Dimensions
224 x 153 x 24mm
In 1817 four young brothers opened a printing shop in downtown Manhattan, and almost two centuries later, their small enterprise has grown into and remained one of America's leading publishers. The Harper brothers and their sons and successors created a cultural institution that has over the years published many of the works we prize as America's literary heritage.
Throughout Exman's history of Harper, we encounter anecdotes and stories about authors including Charles Dickens, George Eliot, William Thackery, Thomas Hardy, Herman Melville, Henry James, Mark Twain, and Aldous Huxley, as well as Edna St. Vincent Millay, Thomas Wolfe, Thornton Wilder, and E. B. White. Here also is the story of Harper's periodicals, illustrated by artists such as Winslow Homer and said to be capable of influencing wars and affecting presidential elections.

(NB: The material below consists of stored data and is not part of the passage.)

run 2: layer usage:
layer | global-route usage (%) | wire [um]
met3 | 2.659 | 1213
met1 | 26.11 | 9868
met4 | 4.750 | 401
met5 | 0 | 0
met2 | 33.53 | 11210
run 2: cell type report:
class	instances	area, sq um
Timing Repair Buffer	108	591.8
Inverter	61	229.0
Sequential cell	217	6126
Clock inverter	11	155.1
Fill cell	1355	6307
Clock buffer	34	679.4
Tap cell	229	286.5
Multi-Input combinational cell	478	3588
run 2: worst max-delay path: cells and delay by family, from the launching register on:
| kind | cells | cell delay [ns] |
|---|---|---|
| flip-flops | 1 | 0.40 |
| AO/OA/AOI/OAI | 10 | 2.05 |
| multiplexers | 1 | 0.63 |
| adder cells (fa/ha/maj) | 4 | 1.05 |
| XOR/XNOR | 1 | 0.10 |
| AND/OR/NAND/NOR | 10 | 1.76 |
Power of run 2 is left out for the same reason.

In tracing Harper's changing fortunes-including a bankruptcy averted by J. P. Morgan (who said that to lose the house would have been a national calamity)-and its outstanding literary and editorial achievements, Eugene Exman provides a history of a long-lived and vital enterprise. It is also an inside view of the development of American letters, telling how such authors, their colorful and dynamic editors, and many others helped to shape America's literature firsthand and to direct the currents of our culture.
Bringing this lively account up to the present day will be a new introduction by Columbia scholar Jennifer Lee.